In March 2011, Sumitomo Electric Industries and Kyoto University announced that they had developed a low temperature molten sodium ion battery that can output power at under 100 °C. The batteries have double the energy density of Li-ion and considerably lower cost. Sumitomo Electric Industry CEO Masayoshi Matsumoto indicated that the company planned to begin production in 2015. Initial applications are envisaged to be buildings and buses.

Challenges 
Molten sodium beta-alumina batteries failed to meet the durability and safety expectations, that were the basis of several commercialization attempts in the 1980s . A characteristic lifetime of Na-S batteries was determined as 1,000-2,000 cycles in a Weibull distribution with k=0.5.
There are several degradation pathways:
 During charge, sodium metal dendrites tend to form (slowly after several cycles) and propagate (rather quickly once they nucleate) into the intergrain boundaries in the solid beta-alumina electrolyte, eventually leading to internal short-circuiting and immediate failure. In general, a significant threshold current density needs to be exceeded before such rapid Mode I fracture-degradation is initiated.

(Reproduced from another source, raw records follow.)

`config.mk`:
```
export PLATFORM = sky130hd
export DESIGN_NAME = spi_master_ctrl_flat
export DESIGN_NICKNAME = d
export VERILOG_FILES = /design/src/rtl/spi_master_ctrl_if.sv /design/src/rtl/spi_master_ctrl.sv /design/src/flat_wrapper.sv
export SDC_FILE = /design/constraint.sdc
export NUM_CORES = 1
export LEC_CHECK = 0
export ABC_AREA = 1
export ABC_CLOCK_PERIOD_IN_PS = 2000
export CAP_MARGIN = 5
export CELL_PAD_IN_SITES_DETAIL_PLACEMENT = 1
export CELL_PAD_IN_SITES_GLOBAL_PLACEMENT = 1
export CORE_ASPECT_RATIO = 0.6
export CORE_UTILIZATION = 38
export DETAILED_ROUTE_END_ITERATION = 10
export PLACE_DENSITY_LB_ADDON = 0.1
export SLEW_MARGIN = 20
export SYNTH_ARGS = -nofsm -noshare
export SYNTH_HDL_FRONTEND = slang
export SYNTH_SLANG_ARGS = --single-unit
```
`constraint.sdc`:
```
create_clock -name CLK -period 2 [get_ports CLK]
set_clock_uncertainty 0.1 [all_clocks]
set_input_delay 0.3 -clock CLK [delete_from_list [all_inputs] [get_ports CLK]]
set_output_delay 0.3 -clock CLK [all_outputs]
set_load 0.02 [all_outputs]
```
`src/rtl/spi_master_ctrl_if.sv`:
```
// Host/pin bundle for spi_master_ctrl: request/response handshake plus the four SPI pins.
// master = controller side, slave = host/pin side.
interface spi_master_ctrl_if #(
    parameter int DATA_WIDTH = 8
);
    logic                  START;
    logic [DATA_WIDTH-1:0] TX_DATA;
    logic [DATA_WIDTH-1:0] RX_DATA;
    logic                  BUSY;
    logic                  DONE;
    logic                  SCLK;
    logic                  MOSI;
    logic                  MISO;
    logic                  CS_N;

    modport master (
        input  START, TX_DATA, MISO,
        output RX_DATA, BUSY, DONE, SCLK, MOSI, CS_N
    );

    modport slave (
        output START, TX_DATA, MISO,
        input  RX_DATA, BUSY, DONE, SCLK, MOSI, CS_N
    );
endinterface

```
`src/rtl/spi_master_ctrl.sv`:
```
// SPI mode-0 master: one full-duplex DATA_WIDTH-bit transfer per accepted START.
// Define SPI_LSB_FIRST_EN to shift LSB first; default build shifts MSB first.
//
// state | meaning
// IDLE  | CS_N high, waiting for START
// LEAD  | CS_N low, setup time before first SCLK rise
// HIGH  | SCLK high, MISO sampled on entry
// LOW   | SCLK low, next MOSI bit presented on entry
// TRAIL | CS_N hold after last SCLK fall
module spi_master_ctrl #(
    parameter int DATA_WIDTH = 8,
    parameter int CLK_DIV    = 4
) (
    input  logic             CLK,
    input  logic             CLR,
    spi_master_ctrl_if.master bus
);
    localparam logic [2:0] ST_IDLE  = 3'd0;
    localparam logic [2:0] ST_LEAD  = 3'd1;
    localparam logic [2:0] ST_HIGH  = 3'd2;
    localparam logic [2:0] ST_LOW   = 3'd3;
    localparam logic [2:0] ST_TRAIL = 3'd4;

    localparam int CNT_W = (CLK_DIV > 1) ? $clog2(CLK_DIV) : 1;
    localparam int BIT_W = $clog2(DATA_WIDTH);
    localparam logic [CNT_W-1:0] CNT_LAST = CNT_W'(CLK_DIV - 1);
    localparam logic [BIT_W-1:0] BIT_LAST = BIT_W'(DATA_WIDTH - 1);

    logic [2:0]            state_q, state_d;
    logic [CNT_W-1:0]      cnt_q, cnt_d;
    logic [BIT_W-1:0]      bit_q, bit_d;
    logic [DATA_WIDTH-1:0] sh_q, sh_d;
    logic [DATA_WIDTH-1:0] rx_q, rx_d;
    logic                  busy_q, busy_d;
    logic                  done_q, done_d;
    logic                  sclk_q, sclk_d;
    logic                  mosi_q, mosi_d;
    logic                  cs_n_q, cs_n_d;

    logic                  phase_end;
    logic                  first_bit;
    logic                  next_bit;
    logic [DATA_WIDTH-1:0] sh_sampled;

    // One shift register carries both directions: TX bits leave one end as
    // MISO bits enter the other, so after the last rise it holds the RX word.
`ifdef SPI_LSB_FIRST_EN
    assign first_bit  = bus.TX_DATA[0];
    assign next_bit   = sh_q[0];
    assign sh_sampled = {bus.MISO, sh_q[DATA_WIDTH-1:1]};
`else
    assign first_bit  = bus.TX_DATA[DATA_WIDTH-1];
    assign next_bit   = sh_q[DATA_WIDTH-1];
    assign sh_sampled = {sh_q[DATA_WIDTH-2:0], bus.MISO};
`endif

    assign phase_end = (cnt_q == CNT_LAST);

    always_comb begin
        state_d = state_q;
        cnt_d   = cnt_q;
        bit_d   = bit_q;
        sh_d    = sh_q;
        rx_d    = rx_q;
        busy_d  = busy_q;
        done_d  = 1'b0;
        sclk_d  = sclk_q;
        mosi_d  = mosi_q;
        cs_n_d  = cs_n_q;

        if (state_q != ST_IDLE) begin
            cnt_d = phase_end ? '0 : cnt_q + CNT_W'(1);
        end

        case (state_q)
            ST_IDLE: begin
                if (bus.START) begin
                    sh_d    = bus.TX_DATA;
                    mosi_d  = first_bit;
                    cs_n_d  = 1'b0;
                    busy_d  = 1'b1;
                    cnt_d   = '0;
                    bit_d   = '0;
                    state_d = ST_LEAD;
                end
            end
            ST_LEAD, ST_LOW: begin
                if (phase_end) begin
                    sclk_d  = 1'b1;
                    sh_d    = sh_sampled;
                    state_d = ST_HIGH;
                end
            end
            ST_HIGH: begin
                if (phase_end) begin
                    sclk_d = 1'b0;
                    if (bit_q == BIT_LAST) begin
                        state_d = ST_TRAIL;
                    end else begin
                        bit_d   = bit_q + BIT_W'(1);
                        mosi_d  = next_bit;
                        state_d = ST_LOW;
                    end
                end
            end
            ST_TRAIL: begin
                if (phase_end) begin
                    cs_n_d  = 1'b1;
                    rx_d    = sh_q;
                    done_d  = 1'b1;
                    busy_d  = 1'b0;
                    mosi_d  = 1'b0;
                    state_d = ST_IDLE;
                end
            end
            default: begin
                state_d = ST_IDLE;
                cnt_d   = '0;
                bit_d   = '0;
                busy_d  = 1'b0;
                sclk_d  = 1'b0;
                mosi_d  = 1'b0;
                cs_n_d  = 1'b1;
            end
        endcase
    end

    always_ff @(posedge CLK or posedge CLR) begin
        if (CLR) begin
            state_q <= ST_IDLE;
            cnt_q   <= '0;
            bit_q   <= '0;
            sh_q    <= '0;
            rx_q    <= '0;
            busy_q  <= 1'b0;
            done_q  <= 1'b0;
            sclk_q  <= 1'b0;
            mosi_q  <= 1'b0;
            cs_n_q  <= 1'b1;
        end else begin
            state_q <= state_d;
            cnt_q   <= cnt_d;
            bit_q   <= bit_d;
            sh_q    <= sh_d;
            rx_q    <= rx_d;
            busy_q  <= busy_d;
            done_q  <= done_d;
            sclk_q  <= sclk_d;
            mosi_q  <= mosi_d;
            cs_n_q  <= cs_n_d;
        end
    end

    assign bus.RX_DATA = rx_q;
    assign bus.BUSY    = busy_q;
    assign bus.DONE    = done_q;
    assign bus.SCLK    = sclk_q;
    assign bus.MOSI    = mosi_q;
    assign bus.CS_N    = cs_n_q;
endmodule

```
`src/flat_wrapper.sv`:
```
// flat-port wrapper written by rule: the top's interface ports become plain ports
module spi_master_ctrl_flat 
#(
    parameter int DATA_WIDTH = 8,
    parameter int CLK_DIV    = 4
)
  (CLK, CLR, bus_START, bus_TX_DATA, bus_MISO, bus_RX_DATA, bus_BUSY, bus_DONE, bus_SCLK, bus_MOSI, bus_CS_N);
  spi_master_ctrl_if #(.DATA_WIDTH(DATA_WIDTH)) bus_i ();
  input  logic CLK;
  input  logic CLR;
  input wire logic [$bits(bus_i.START)-1:0] bus_START;
  input wire logic [$bits(bus_i.TX_DATA)-1:0] bus_TX_DATA;
  input wire logic [$bits(bus_i.MISO)-1:0] bus_MISO;
  output wire logic [$bits(bus_i.RX_DATA)-1:0] bus_RX_DATA;
  output wire logic [$bits(bus_i.BUSY)-1:0] bus_BUSY;
  output wire logic [$bits(bus_i.DONE)-1:0] bus_DONE;
  output wire logic [$bits(bus_i.SCLK)-1:0] bus_SCLK;
  output wire logic [$bits(bus_i.MOSI)-1:0] bus_MOSI;
  output wire logic [$bits(bus_i.CS_N)-1:0] bus_CS_N;
  assign bus_i.START = bus_START;
  assign bus_i.TX_DATA = bus_TX_DATA;
  assign bus_i.MISO = bus_MISO;
  assign bus_RX_DATA = bus_i.RX_DATA;
  assign bus_BUSY = bus_i.BUSY;
  assign bus_DONE = bus_i.DONE;
  assign bus_SCLK = bus_i.SCLK;
  assign bus_MOSI = bus_i.MOSI;
  assign bus_CS_N = bus_i.CS_N;
  spi_master_ctrl #(.DATA_WIDTH(DATA_WIDTH), .CLK_DIV(CLK_DIV)) u_core (.CLK(CLK), .CLR(CLR), .bus(bus_i));
endmodule
```
==> flow_metrics.env, run 1 <==
export IMPL_outcome="finished clean"
export IMPL_grt_ovfl_total=0
export IMPL_yosys_warnings=0
export IMPL_drv_slew=0
export IMPL_synth_cell_type_count=21
export IMPL_grt_use_total_pct=18.2
export IMPL_netSwitchingFraction_pct=41.5
export IMPL_seq_area_frac_synth_pct=49.8
export IMPL_diodes=0
export IMPL_die_w_um=82.0
export IMPL_cts_sinks=29
export IMPL_critPathRequiredTime_ns=1.60
export IMPL_clkPwrFrac_pct=21.3
export IMPL_dp_worst_setup_slack_ns=0.258
export IMPL_clockBufferDepth=2
export IMPL_crit_buf_inv=1
export IMPL_setup_viol=0
export IMPL_final_nets=222
export IMPL_globalplace_congestion=0.860
export IMPL_cp_start_kind="flop"
export IMPL_yosys_area_top_type="dfrtp_1"
export IMPL_grt_pass1_wl_mm=5.40
export IMPL_numPortBuffers=24
export IMPL_numCtsBuffers=5
export IMPL_holdCritPathClass="in -> async"
export IMPL_h_tree_depth=2
export IMPL_ios=25
export IMPL_dominantRegCellSynth="dfrtp_1"
export IMPL_row_count=17
export IMPL_arrival_ns=1.40
export IMPL_clk_latency_ns=0.28
export IMPL_relSlewSlack_pct=75.3
export IMPL_drive_gt1_share_pct=13.9
export IMPL_place_hpwl_mm=2.38
export IMPL_grt_setup_unrepaired="false"
export IMPL_ir_drop_v=0.000577
export IMPL_synth_most_common_cell="nand2_1"
export IMPL_synth_top_cell_area_share_pct=48.0
export IMPL_drt_iter0_drc=51
export IMPL_clockRootBuffer="clkbuf_8"
export IMPL_die_h_um=50.0
export IMPL_first_pass_iters=4
export IMPL_cts_tree="built"
export IMPL_antenna_found_initial=0
export IMPL_power_leakage_nw=0.938
export IMPL_period_share_pct=90.2
export IMPL_placed_area_mm2=0.00174
export IMPL_slowest_delay_ns=0.59
export IMPL_powerDensity_mw_per_mm2=1350
export IMPL_cp_cell_sequence="clkdlybuf4s50_1"
export IMPL_intPower_mw=1.46
export IMPL_clkTransAtPathRegs_ns=0.06
export IMPL_hold_buffers=0
export IMPL_yosys_top_cells_area="dfrtp_1 48%, nand2_1 16%, o21ai_0 6.5%, inv_1 5.1%, o21ai_1 2.7%"
export IMPL_synth_commonest_cells="61 x nand2_1, 28 x dfrtp_1, 20 x inv_1"
export IMPL_ys_ff_latch=29
export IMPL_p_switching_mw=1.04
export IMPL_core_mm2=0.00368
export IMPL_syn_inst=178
export IMPL_first_global_vias=1190
export IMPL_pwr_share_seq_pct=34.7
export IMPL_fillers=457
export IMPL_post_cts_buffers=0
export IMPL_die_area_mm2=0.00410
export IMPL_grt_max_degree=30
export IMPL_synthArstFlopShare_pct=100
export IMPL_viasPerCell=4.73
export IMPL_min_period_ns=1.80
export IMPL_crit_type="reg -> out"
export IMPL_area_growth_pct=26.1
export IMPL_fmax_mhz=554
export IMPL_cp_slowest_cell="clkdlybuf4s50_1"
export IMPL_setup_tns_ns=0
export IMPL_drcViolationCount=0
export IMPL_routed_wl_mm=3.14
export IMPL_syn_num_nets=193
export IMPL_comb_power_share_pct=44.0
export IMPL_fin_area_mm2=0.00184
export IMPL_cts_resized=0
export IMPL_cp_max_fo=2
export IMPL_hold_viol=0
export IMPL_end_kind="output port"
export IMPL_setup_ws_ns=0.196
export IMPL_final_antenna_net_count=0
export IMPL_wl_per_cell_um=12.3
export IMPL_crit_family="buffers and inverters"
export IMPL_synth_edff_count=0
export IMPL_dr_total_vias=1205
export IMPL_synth_avg_cell_area_um2=8.20
export IMPL_start_util_pct=39.7
export IMPL_maxCapViolations=0
export IMPL_max_slew_worst_pin_slew_ns=0.370
export IMPL_netlist_area_mm2=0.00146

 Beta-alumina surface layer on the Na side turns grey after > 100 cycles. This is caused by a slower growth of micron-size sodium metal globules in the triple-junctions between the grains of the solid electrolyte. This process is possible, because the electronic conductivity of beta-alumina is small but not zero.  The formation of such sodium metal globules gradually increases the electronic conductivity of the electrolyte and causes electronic leakage and self-discharge;

 Darkening of the beta-alumina also occurs on the sulfur side upon passing electric current, albeit at a slower schedule that the darkening on the sodium side. It is believed to be due to the deposition of carbon, which is added to the bulk sulfur to provide electronic conductivity.

 Oxygen-depletion in the alumina near the sodium electrode has been suggested as a possible cause for the following crack formation.

 Disproportionation of sulfur into aluminum sulfate and sodium polysulfide has been suggested as a degradation pathway. This mechanism is not mentioned in later publications.

 Passing current (e.g. >1 A/cm2) through beta-alumina can cause temperature gradient (e.g. > 50 °C/ 2 mm) in the electrolyte, which in turn results in a thermal stress.

Applications

Grid and standalone systems

NaS batteries can be deployed to support the electric grid, or for stand-alone renewable power applications. Under some market conditions, NaS batteries provide value via energy arbitrage (charging battery when electricity is abundant/cheap, and discharging into the grid when electricity is more valuable) and voltage regulation. NaS batteries are a possible energy storage technology to support renewable energy generation, specifically wind farms and solar generation plants. In the case of a wind farm, the battery would store energy during times of high wind but low power demand. This stored energy could then be discharged from the batteries during peak load periods. In addition to this power shifting, sodium sulfur batteries could be used to assist in stabilizing the power output of the wind farm during wind fluctuations. These types of batteries present an option for energy storage in locations where other storage options are not feasible. For example, pumped-storage hydroelectricity facilities require significant space and water resources, while compressed air energy storage (CAES) requires some type of geologic feature such as a salt cave.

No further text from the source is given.